===== src/include/sfi_defs.vh =====
// register map and field layout of the supply fault interrupt bank
`ifndef SFI_DEFS_VH
`define SFI_DEFS_VH
`define SFI_ADDR_W 8
`define SFI_OFF_FLAGS 8'h1C
`define SFI_OFF_ENABLE 8'h20
`define SFI_OFF_CLEAR 8'h24
`define SFI_NRAIL 5
`define SFI_NFLAG 10
`define SFI_LOW_IRQ_LSB 0
`define SFI_HIGH_IRQ_LSB 5
`define SFI_LOW_STATE_LSB 16
`define SFI_HIGH_STATE_LSB 21
`define SFI_STATE_LSB 16
`define SFI_FLAGS_RESET 32'h00000000
`define SFI_ENABLE_RESET 10'h000
`endif


===== src/verilog/sfi_irq_gate.v =====
// masks the interrupt flags with their enables into one level request
module sfi_irq_gate (
  input wire [9:0] i_flags,
  input wire [9:0] i_enable,
  output wire o_irq
);
  assign o_irq = |(i_flags & i_enable);
endmodule // sfi_irq_gate


===== src/verilog/sfi_sticky_bit.v =====
// one sticky event bit: hardware set wins over a software clear
module sfi_sticky_bit (
  input wire i_clock,
  input wire i_resetn,
  input wire i_set,
  input wire i_clear,
  output reg o_bit
);
  always @(posedge i_clock or negedge i_resetn) begin
    if (!i_resetn) begin
      o_bit <= 1'b0;
    end else if (i_set) begin
      o_bit <= 1'b1;
    end else if (i_clear) begin
      o_bit <= 1'b0;
    end
  end
endmodule // sfi_sticky_bit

━━━━━━━━━━━━━━━━━━━━━━━━━━━━━━

**Task brief**
Transcribe the data above in full, exactly as it appears.

**Task answer**
===== src/include/sfi_defs.vh =====
// register map and field layout of the supply fault interrupt bank
`ifndef SFI_DEFS_VH
`define SFI_DEFS_VH
`define SFI_ADDR_W 8
`define SFI_OFF_FLAGS 8'h1C
`define SFI_OFF_ENABLE 8'h20
`define SFI_OFF_CLEAR 8'h24
`define SFI_NRAIL 5
`define SFI_NFLAG 10
`define SFI_LOW_IRQ_LSB 0
`define SFI_HIGH_IRQ_LSB 5
`define SFI_LOW_STATE_LSB 16
`define SFI_HIGH_STATE_LSB 21
`define SFI_STATE_LSB 16
`define SFI_FLAGS_RESET 32'h00000000
`define SFI_ENABLE_RESET 10'h000
`endif


===== src/verilog/sfi_irq_gate.v =====
// masks the interrupt flags with their enables into one level request
module sfi_irq_gate (
  input wire [9:0] i_flags,
  input wire [9:0] i_enable,
  output wire o_irq
);
  assign o_irq = |(i_flags & i_enable);
endmodule // sfi_irq_gate


===== src/verilog/sfi_sticky_bit.v =====
// one sticky event bit: hardware set wins over a software clear
module sfi_sticky_bit (
  input wire i_clock,
  input wire i_resetn,
  input wire i_set,
  input wire i_clear,
  output reg o_bit
);
  always @(posedge i_clock or negedge i_resetn) begin
    if (!i_resetn) begin
      o_bit <= 1'b0;
    end else if (i_set) begin
      o_bit <= 1'b1;
    end else if (i_clear) begin
      o_bit <= 1'b0;
    end
  end
endmodule // sfi_sticky_bit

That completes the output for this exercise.